American pornographic actress (born 1967)

Natalie Oliveros (born October 14, 1967), better known by her stage name Savanna Samson, is an American former pornographic actress. The winner of several AVN Awards, she has spent most of her career as a contract performer with major producer Vivid Entertainment, and is known for her roles in acclaimed adult films such as The New Devil in Miss Jones. In addition to performing, she has her own adult film studio, Savanna Samson Productions. A native of upstate New York, she entered the adult film industry in 2000, after working as a dancer at the Manhattan strip club, Scores.

Samson has gained mainstream recognition with appearances on television shows such as Saturday Night Live, The Daily Show and 30 Rock. Her wide range of activities outside pornography include working as a sex-advice columnist, a radio presenter and a political correspondent. She also produces her own line of wines, has a recording contract with E1 Music and is a trained ballerina.

==Early life==
Born Natalie Skeldon, one of five daughters, she grew up in a Roman Catholic family in Watertown, New York. She began dancing at a young age. At 17, she moved to New York City to pursue a career in ballet. However, she eventually gave this up, admitting she "wasn't good enough". She took a job dancing at the Manhattan strip club Scores, on the recommendation of her sister who worked there. When starting at the club, she chose the stage name Savanna in homage to a character in the novel and film, The Prince of Tides (1986/1991).
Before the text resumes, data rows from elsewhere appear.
==> src/rtl/cond_run_meter.sv <==
module cond_run_meter #(
  parameter int unsigned CNT_W = 16
) (
  input  logic             clk_i,
  input  logic             rst_ni,
  input  logic             en_i,
  input  logic             cond_i,
  output logic [CNT_W-1:0] len_o,
  output logic             valid_o
);
  logic             clear, start, step, run_end;
  logic [CNT_W-1:0] cnt;

  crm_run_tracker i_tracker (
    .clk_i  (clk_i),
    .rst_ni (rst_ni),
    .en_i   (en_i),
    .cond_i (cond_i),
    .clear_o(clear),
    .start_o(start),
    .step_o (step),
    .end_o  (run_end)
  );

  crm_sat_counter #(.CNT_W(CNT_W)) i_counter (
    .clk_i  (clk_i),
    .rst_ni (rst_ni),
    .clear_i(clear),
    .start_i(start),
    .step_i (step),
    .cnt_o  (cnt)
  );

  crm_sample_hold #(.CNT_W(CNT_W)) i_hold (
    .clk_i    (clk_i),
    .rst_ni   (rst_ni),
    .capture_i(run_end),
    .data_i   (cnt),
    .len_o    (len_o),
    .valid_o  (valid_o)
  );

  AST_PULSE_SINGLE: assert property (@(posedge clk_i) disable iff (!rst_ni)
    valid_o |=> !valid_o);

  AST_DISABLE_NO_SAMPLE: assert property (@(posedge clk_i) disable iff (!rst_ni)
    !en_i |=> !valid_o);

  AST_NONZERO_LEN: assert property (@(posedge clk_i) disable iff (!rst_ni)
    valid_o |-> (len_o != '0));
endmodule
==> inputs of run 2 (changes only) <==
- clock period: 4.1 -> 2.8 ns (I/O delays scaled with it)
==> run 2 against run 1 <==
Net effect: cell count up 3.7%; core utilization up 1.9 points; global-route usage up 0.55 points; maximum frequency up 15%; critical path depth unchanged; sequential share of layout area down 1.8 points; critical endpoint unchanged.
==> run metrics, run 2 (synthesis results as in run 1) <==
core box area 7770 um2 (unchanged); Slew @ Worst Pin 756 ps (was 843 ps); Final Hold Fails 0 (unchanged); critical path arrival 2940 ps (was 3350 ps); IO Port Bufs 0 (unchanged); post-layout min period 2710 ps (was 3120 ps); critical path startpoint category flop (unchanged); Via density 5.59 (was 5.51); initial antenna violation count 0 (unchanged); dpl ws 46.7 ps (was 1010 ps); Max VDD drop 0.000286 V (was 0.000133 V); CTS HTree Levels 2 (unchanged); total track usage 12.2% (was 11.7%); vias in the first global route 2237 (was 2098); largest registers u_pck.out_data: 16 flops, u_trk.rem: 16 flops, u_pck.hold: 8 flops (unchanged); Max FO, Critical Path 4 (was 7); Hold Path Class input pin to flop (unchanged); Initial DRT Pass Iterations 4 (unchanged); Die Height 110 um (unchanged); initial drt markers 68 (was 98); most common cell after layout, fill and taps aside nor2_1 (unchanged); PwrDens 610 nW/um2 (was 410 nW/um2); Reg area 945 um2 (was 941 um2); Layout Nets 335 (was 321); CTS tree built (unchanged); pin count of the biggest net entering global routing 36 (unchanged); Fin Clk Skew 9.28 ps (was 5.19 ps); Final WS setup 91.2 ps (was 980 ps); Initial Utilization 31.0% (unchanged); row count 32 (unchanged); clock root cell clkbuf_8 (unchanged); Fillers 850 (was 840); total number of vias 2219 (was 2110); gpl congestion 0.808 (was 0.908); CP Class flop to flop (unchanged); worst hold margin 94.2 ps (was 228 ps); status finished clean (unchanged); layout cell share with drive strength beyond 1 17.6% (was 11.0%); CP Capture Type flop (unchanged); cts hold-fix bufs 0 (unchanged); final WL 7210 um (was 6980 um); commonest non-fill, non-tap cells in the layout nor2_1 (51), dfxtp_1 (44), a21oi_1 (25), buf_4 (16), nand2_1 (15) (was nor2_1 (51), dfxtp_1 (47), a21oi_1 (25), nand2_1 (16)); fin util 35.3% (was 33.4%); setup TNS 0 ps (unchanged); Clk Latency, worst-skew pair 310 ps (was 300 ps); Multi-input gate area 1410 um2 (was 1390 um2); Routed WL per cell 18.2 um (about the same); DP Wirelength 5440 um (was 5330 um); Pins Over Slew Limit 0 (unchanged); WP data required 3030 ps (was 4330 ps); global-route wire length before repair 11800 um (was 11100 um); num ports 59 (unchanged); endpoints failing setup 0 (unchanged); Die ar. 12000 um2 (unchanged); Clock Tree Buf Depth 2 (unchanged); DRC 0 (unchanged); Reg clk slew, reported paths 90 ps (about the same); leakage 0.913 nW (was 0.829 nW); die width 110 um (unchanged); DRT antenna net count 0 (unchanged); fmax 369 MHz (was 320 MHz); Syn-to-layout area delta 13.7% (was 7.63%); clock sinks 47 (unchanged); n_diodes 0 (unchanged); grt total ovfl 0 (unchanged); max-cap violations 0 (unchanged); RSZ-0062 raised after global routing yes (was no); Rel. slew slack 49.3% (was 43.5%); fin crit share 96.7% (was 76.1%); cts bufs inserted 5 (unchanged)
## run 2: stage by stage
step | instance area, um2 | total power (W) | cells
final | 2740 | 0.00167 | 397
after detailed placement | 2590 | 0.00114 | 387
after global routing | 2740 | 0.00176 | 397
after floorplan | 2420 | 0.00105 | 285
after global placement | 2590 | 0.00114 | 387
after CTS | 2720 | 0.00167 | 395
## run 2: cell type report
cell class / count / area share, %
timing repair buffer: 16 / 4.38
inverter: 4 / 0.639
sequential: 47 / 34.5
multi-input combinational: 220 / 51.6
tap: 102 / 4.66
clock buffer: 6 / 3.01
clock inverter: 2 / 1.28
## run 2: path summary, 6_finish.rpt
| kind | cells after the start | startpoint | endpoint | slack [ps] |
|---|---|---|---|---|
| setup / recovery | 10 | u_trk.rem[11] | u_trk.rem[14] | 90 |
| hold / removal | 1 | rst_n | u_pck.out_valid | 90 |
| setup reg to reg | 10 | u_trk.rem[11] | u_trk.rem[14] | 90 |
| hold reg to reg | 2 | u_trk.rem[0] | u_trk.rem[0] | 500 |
**config.mk**
```make
export PLATFORM = sky130hd
export DESIGN_NAME = bus_cmd_ctrl
export DESIGN_NICKNAME = d
export VERILOG_FILES = /design/src/rtl/bcc_pkg.sv /design/src/rtl/bcc_phase_tracker.sv /design/src/rtl/bcc_cmd_decode.sv /design/src/rtl/bcc_buffer_ctrl.sv /design/src/rtl/bus_cmd_ctrl.sv
export SDC_FILE = /design/constraint.sdc
export NUM_CORES = 1
export LEC_CHECK = 0
export ABC_AREA = 1
export BUFFER_PORTS_ARGS = -buffer_cell sky130_fd_sc_hd__buf_2
export CAP_MARGIN = 15
export CORE_AREA = 2 2 39 41
export CTS_BUF_LIST = sky130_fd_sc_hd__clkbuf_4 sky130_fd_sc_hd__clkbuf_8 sky130_fd_sc_hd__clkbuf_16
export CTS_CLUSTER_SIZE = 24
export DETAILED_ROUTE_END_ITERATION = 12
export DIE_AREA = 0 0 41 43
export HOLD_SLACK_MARGIN = 0.15
export PLACE_DENSITY = 0.61
export SLEW_MARGIN = 20
export SYNTH_ARGS = -nofsm -noshare
export SYNTH_HDL_FRONTEND = slang
export SYNTH_SLANG_ARGS = --single-unit
```
**constraint.sdc**
```tcl
create_clock -name clk -period 2.2 [get_ports clk]
set_input_delay 0.44 -clock clk [delete_from_list [all_inputs] [get_ports clk]]
set_output_delay 0.44 -clock clk [all_outputs]
set_load 0.005 [all_outputs]
```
In 2000, she left that work as a dancer intending to become a porn film star. She choose the name Savanna Samson. The surname Samson, taken from the biblical figure, was added later in her career to distinguish her from porn actress Savannah. While at Scores, she met her future husband, wine merchant Daniel Oliveros. They have a son together.

==Adult film career==
Samson's move into the adult film business began in 2000, after she wrote a letter to Italian porn actor and director Rocco Siffredi, asking to work with him. She initially wanted to make a movie in order to fulfill a fantasy, after her husband had given her the idea, and hoped to keep it a secret. But her first movie, Rocco Meats An American Angel In Paris, was nominated for "Best Foreign Release" at the AVN Awards. Afterward, she got what she described as "porn fever" and worked to make further movies. Her family soon discovered her film career when she appeared on The Howard Stern Show and Entertainment Tonight. Samson stated in 2006: "My parents are devastated by my career choices".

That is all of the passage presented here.